Your response should reproduce every line of the entries that contains the word "placement".

--- Records for the exercise Enclosed Below ---

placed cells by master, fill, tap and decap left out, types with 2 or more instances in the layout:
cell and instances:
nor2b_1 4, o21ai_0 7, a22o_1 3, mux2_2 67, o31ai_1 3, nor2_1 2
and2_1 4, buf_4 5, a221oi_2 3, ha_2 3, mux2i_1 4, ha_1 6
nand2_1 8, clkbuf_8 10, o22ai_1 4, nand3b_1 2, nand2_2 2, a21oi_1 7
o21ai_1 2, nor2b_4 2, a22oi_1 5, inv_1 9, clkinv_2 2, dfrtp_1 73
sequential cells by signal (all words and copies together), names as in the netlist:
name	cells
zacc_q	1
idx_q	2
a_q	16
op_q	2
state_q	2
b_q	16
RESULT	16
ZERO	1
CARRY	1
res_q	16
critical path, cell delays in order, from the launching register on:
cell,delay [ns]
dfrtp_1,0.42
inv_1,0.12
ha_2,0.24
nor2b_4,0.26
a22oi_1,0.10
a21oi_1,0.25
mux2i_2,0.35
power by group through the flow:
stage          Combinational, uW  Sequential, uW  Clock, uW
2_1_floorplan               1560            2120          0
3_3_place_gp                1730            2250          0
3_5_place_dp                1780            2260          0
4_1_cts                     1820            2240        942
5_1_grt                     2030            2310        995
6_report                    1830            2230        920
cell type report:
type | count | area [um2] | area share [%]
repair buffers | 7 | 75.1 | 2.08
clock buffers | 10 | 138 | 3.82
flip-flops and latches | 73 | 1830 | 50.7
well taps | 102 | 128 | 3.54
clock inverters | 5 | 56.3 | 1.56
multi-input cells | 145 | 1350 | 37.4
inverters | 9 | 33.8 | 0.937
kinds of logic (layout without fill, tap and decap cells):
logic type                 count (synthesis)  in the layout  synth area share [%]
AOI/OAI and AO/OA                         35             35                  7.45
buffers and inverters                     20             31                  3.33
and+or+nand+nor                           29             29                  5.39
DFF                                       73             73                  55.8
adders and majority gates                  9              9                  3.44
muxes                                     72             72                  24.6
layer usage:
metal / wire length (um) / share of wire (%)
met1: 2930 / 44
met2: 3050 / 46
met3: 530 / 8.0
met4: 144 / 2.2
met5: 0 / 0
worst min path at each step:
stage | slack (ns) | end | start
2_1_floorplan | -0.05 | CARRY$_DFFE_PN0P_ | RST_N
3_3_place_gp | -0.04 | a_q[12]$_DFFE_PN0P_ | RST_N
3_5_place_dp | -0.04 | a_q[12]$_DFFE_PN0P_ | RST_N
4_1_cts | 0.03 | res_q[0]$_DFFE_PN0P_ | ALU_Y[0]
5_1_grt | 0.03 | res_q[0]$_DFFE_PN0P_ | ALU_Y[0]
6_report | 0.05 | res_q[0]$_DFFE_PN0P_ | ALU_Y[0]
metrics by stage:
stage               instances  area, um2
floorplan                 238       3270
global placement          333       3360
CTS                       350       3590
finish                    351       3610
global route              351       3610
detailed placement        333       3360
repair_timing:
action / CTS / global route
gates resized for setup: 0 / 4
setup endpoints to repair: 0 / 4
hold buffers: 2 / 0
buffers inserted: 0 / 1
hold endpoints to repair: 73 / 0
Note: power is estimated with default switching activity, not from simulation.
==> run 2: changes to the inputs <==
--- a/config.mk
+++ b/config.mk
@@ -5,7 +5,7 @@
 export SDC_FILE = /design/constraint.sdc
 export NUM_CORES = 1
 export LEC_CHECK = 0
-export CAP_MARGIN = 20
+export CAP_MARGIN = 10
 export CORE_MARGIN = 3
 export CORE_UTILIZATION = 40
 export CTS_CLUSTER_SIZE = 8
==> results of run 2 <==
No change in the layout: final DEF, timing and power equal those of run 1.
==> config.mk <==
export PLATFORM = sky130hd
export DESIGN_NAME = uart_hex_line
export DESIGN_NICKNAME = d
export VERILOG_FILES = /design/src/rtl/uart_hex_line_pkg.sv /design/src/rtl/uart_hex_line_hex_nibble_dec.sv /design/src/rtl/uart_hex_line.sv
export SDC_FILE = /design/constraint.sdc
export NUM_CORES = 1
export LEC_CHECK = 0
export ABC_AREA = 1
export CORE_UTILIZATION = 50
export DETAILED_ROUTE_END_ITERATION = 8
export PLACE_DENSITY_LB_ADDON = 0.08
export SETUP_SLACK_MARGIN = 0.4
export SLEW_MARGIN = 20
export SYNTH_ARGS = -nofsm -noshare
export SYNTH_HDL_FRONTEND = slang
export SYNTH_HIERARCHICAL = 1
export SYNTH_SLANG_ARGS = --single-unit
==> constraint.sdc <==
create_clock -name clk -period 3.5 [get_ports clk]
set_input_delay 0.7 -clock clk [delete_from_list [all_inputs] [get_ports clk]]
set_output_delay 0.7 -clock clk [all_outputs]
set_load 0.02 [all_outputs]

--- End of Enclosed Records for the exercise ---

▶ [Output below]:
global placement          333       3360
detailed placement        333       3360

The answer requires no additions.